Every entry below needs to be repeated exactly.

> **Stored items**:
--*--

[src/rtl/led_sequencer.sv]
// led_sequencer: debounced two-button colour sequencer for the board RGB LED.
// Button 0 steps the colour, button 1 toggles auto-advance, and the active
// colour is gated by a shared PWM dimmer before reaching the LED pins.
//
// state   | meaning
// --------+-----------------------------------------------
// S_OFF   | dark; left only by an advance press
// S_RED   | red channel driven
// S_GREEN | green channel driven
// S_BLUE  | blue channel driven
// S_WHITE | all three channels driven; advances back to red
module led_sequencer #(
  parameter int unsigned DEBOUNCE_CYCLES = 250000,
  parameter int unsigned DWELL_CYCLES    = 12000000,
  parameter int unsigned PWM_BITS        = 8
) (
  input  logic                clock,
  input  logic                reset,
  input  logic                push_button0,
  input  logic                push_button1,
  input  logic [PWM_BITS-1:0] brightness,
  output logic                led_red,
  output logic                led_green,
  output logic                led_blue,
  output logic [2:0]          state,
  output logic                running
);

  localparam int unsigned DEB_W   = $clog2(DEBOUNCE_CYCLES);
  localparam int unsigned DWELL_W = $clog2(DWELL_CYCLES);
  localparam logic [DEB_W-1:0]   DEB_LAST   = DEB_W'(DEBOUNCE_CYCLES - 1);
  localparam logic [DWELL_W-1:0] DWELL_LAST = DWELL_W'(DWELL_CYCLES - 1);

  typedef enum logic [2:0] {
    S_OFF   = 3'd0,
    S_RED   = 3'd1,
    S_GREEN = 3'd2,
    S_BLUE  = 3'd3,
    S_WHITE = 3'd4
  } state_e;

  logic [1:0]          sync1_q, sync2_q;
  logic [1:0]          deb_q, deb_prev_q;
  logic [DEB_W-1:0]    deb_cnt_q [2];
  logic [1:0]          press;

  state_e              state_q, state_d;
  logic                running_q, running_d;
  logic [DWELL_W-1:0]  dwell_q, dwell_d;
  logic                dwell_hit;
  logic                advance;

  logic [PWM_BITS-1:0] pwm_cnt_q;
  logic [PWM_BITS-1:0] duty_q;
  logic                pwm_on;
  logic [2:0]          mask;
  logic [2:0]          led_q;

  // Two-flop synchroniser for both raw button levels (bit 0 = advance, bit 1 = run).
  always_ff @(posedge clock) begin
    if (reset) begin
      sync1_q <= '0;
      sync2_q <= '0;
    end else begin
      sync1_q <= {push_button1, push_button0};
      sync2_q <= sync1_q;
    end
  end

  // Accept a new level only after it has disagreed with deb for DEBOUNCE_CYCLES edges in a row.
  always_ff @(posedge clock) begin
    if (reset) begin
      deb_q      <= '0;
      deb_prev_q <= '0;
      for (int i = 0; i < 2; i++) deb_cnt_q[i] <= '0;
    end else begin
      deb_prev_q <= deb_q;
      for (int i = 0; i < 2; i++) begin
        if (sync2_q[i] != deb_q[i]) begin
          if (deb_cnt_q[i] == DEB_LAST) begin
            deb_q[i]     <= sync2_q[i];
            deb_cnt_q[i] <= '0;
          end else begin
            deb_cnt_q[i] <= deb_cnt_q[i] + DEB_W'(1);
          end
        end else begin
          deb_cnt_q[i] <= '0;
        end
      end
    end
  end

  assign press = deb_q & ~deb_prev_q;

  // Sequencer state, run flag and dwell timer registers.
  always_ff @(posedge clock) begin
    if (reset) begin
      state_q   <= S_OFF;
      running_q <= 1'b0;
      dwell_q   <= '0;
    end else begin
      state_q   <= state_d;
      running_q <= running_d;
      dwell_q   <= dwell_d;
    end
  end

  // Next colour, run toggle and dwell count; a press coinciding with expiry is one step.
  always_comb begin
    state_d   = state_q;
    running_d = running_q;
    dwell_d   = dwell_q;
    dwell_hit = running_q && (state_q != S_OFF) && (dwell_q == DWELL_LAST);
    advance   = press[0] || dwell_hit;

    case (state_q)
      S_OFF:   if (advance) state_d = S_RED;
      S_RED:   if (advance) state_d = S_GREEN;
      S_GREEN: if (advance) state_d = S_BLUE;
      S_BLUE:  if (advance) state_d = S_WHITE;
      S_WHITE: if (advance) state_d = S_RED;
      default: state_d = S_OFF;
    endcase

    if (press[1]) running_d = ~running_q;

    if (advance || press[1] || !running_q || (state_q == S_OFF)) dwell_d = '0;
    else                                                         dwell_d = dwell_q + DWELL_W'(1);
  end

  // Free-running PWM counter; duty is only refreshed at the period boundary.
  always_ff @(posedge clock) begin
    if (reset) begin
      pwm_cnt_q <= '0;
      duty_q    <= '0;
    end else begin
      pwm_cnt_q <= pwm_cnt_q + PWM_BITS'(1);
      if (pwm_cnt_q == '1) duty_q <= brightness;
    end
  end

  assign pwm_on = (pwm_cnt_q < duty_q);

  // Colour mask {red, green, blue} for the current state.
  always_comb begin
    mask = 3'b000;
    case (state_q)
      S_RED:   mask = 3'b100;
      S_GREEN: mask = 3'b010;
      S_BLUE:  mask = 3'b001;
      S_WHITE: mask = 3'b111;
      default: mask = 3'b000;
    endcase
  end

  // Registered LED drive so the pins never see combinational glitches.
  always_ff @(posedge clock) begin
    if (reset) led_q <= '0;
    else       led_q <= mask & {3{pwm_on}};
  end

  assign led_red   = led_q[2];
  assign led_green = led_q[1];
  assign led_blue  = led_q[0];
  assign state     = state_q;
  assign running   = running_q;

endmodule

--*--

> **Solution for this exercise**:
[src/rtl/led_sequencer.sv]
// led_sequencer: debounced two-button colour sequencer for the board RGB LED.
// Button 0 steps the colour, button 1 toggles auto-advance, and the active
// colour is gated by a shared PWM dimmer before reaching the LED pins.
//
// state   | meaning
// --------+-----------------------------------------------
// S_OFF   | dark; left only by an advance press
// S_RED   | red channel driven
// S_GREEN | green channel driven
// S_BLUE  | blue channel driven
// S_WHITE | all three channels driven; advances back to red
module led_sequencer #(
  parameter int unsigned DEBOUNCE_CYCLES = 250000,
  parameter int unsigned DWELL_CYCLES    = 12000000,
  parameter int unsigned PWM_BITS        = 8
) (
  input  logic                clock,
  input  logic                reset,
  input  logic                push_button0,
  input  logic                push_button1,
  input  logic [PWM_BITS-1:0] brightness,
  output logic                led_red,
  output logic                led_green,
  output logic                led_blue,
  output logic [2:0]          state,
  output logic                running
);

  localparam int unsigned DEB_W   = $clog2(DEBOUNCE_CYCLES);
  localparam int unsigned DWELL_W = $clog2(DWELL_CYCLES);
  localparam logic [DEB_W-1:0]   DEB_LAST   = DEB_W'(DEBOUNCE_CYCLES - 1);
  localparam logic [DWELL_W-1:0] DWELL_LAST = DWELL_W'(DWELL_CYCLES - 1);

  typedef enum logic [2:0] {
    S_OFF   = 3'd0,
    S_RED   = 3'd1,
    S_GREEN = 3'd2,
    S_BLUE  = 3'd3,
    S_WHITE = 3'd4
  } state_e;

  logic [1:0]          sync1_q, sync2_q;
  logic [1:0]          deb_q, deb_prev_q;
  logic [DEB_W-1:0]    deb_cnt_q [2];
  logic [1:0]          press;

  state_e              state_q, state_d;
  logic                running_q, running_d;
  logic [DWELL_W-1:0]  dwell_q, dwell_d;
  logic                dwell_hit;
  logic                advance;

  logic [PWM_BITS-1:0] pwm_cnt_q;
  logic [PWM_BITS-1:0] duty_q;
  logic                pwm_on;
  logic [2:0]          mask;
  logic [2:0]          led_q;

  // Two-flop synchroniser for both raw button levels (bit 0 = advance, bit 1 = run).
  always_ff @(posedge clock) begin
    if (reset) begin
      sync1_q <= '0;
      sync2_q <= '0;
    end else begin
      sync1_q <= {push_button1, push_button0};
      sync2_q <= sync1_q;
    end
  end

  // Accept a new level only after it has disagreed with deb for DEBOUNCE_CYCLES edges in a row.
  always_ff @(posedge clock) begin
    if (reset) begin
      deb_q      <= '0;
      deb_prev_q <= '0;
      for (int i = 0; i < 2; i++) deb_cnt_q[i] <= '0;
    end else begin
      deb_prev_q <= deb_q;
      for (int i = 0; i < 2; i++) begin
        if (sync2_q[i] != deb_q[i]) begin
          if (deb_cnt_q[i] == DEB_LAST) begin
            deb_q[i]     <= sync2_q[i];
            deb_cnt_q[i] <= '0;
          end else begin
            deb_cnt_q[i] <= deb_cnt_q[i] + DEB_W'(1);
          end
        end else begin
          deb_cnt_q[i] <= '0;
        end
      end
    end
  end

  assign press = deb_q & ~deb_prev_q;

  // Sequencer state, run flag and dwell timer registers.
  always_ff @(posedge clock) begin
    if (reset) begin
      state_q   <= S_OFF;
      running_q <= 1'b0;
      dwell_q   <= '0;
    end else begin
      state_q   <= state_d;
      running_q <= running_d;
      dwell_q   <= dwell_d;
    end
  end

  // Next colour, run toggle and dwell count; a press coinciding with expiry is one step.
  always_comb begin
    state_d   = state_q;
    running_d = running_q;
    dwell_d   = dwell_q;
    dwell_hit = running_q && (state_q != S_OFF) && (dwell_q == DWELL_LAST);
    advance   = press[0] || dwell_hit;

    case (state_q)
      S_OFF:   if (advance) state_d = S_RED;
      S_RED:   if (advance) state_d = S_GREEN;
      S_GREEN: if (advance) state_d = S_BLUE;
      S_BLUE:  if (advance) state_d = S_WHITE;
      S_WHITE: if (advance) state_d = S_RED;
      default: state_d = S_OFF;
    endcase

    if (press[1]) running_d = ~running_q;

    if (advance || press[1] || !running_q || (state_q == S_OFF)) dwell_d = '0;
    else                                                         dwell_d = dwell_q + DWELL_W'(1);
  end

  // Free-running PWM counter; duty is only refreshed at the period boundary.
  always_ff @(posedge clock) begin
    if (reset) begin
      pwm_cnt_q <= '0;
      duty_q    <= '0;
    end else begin
      pwm_cnt_q <= pwm_cnt_q + PWM_BITS'(1);
      if (pwm_cnt_q == '1) duty_q <= brightness;
    end
  end

  assign pwm_on = (pwm_cnt_q < duty_q);

  // Colour mask {red, green, blue} for the current state.
  always_comb begin
    mask = 3'b000;
    case (state_q)
      S_RED:   mask = 3'b100;
      S_GREEN: mask = 3'b010;
      S_BLUE:  mask = 3'b001;
      S_WHITE: mask = 3'b111;
      default: mask = 3'b000;
    endcase
  end

  // Registered LED drive so the pins never see combinational glitches.
  always_ff @(posedge clock) begin
    if (reset) led_q <= '0;
    else       led_q <= mask & {3{pwm_on}};
  end

  assign led_red   = led_q[2];
  assign led_green = led_q[1];
  assign led_blue  = led_q[0];
  assign state     = state_q;
  assign running   = running_q;

endmodule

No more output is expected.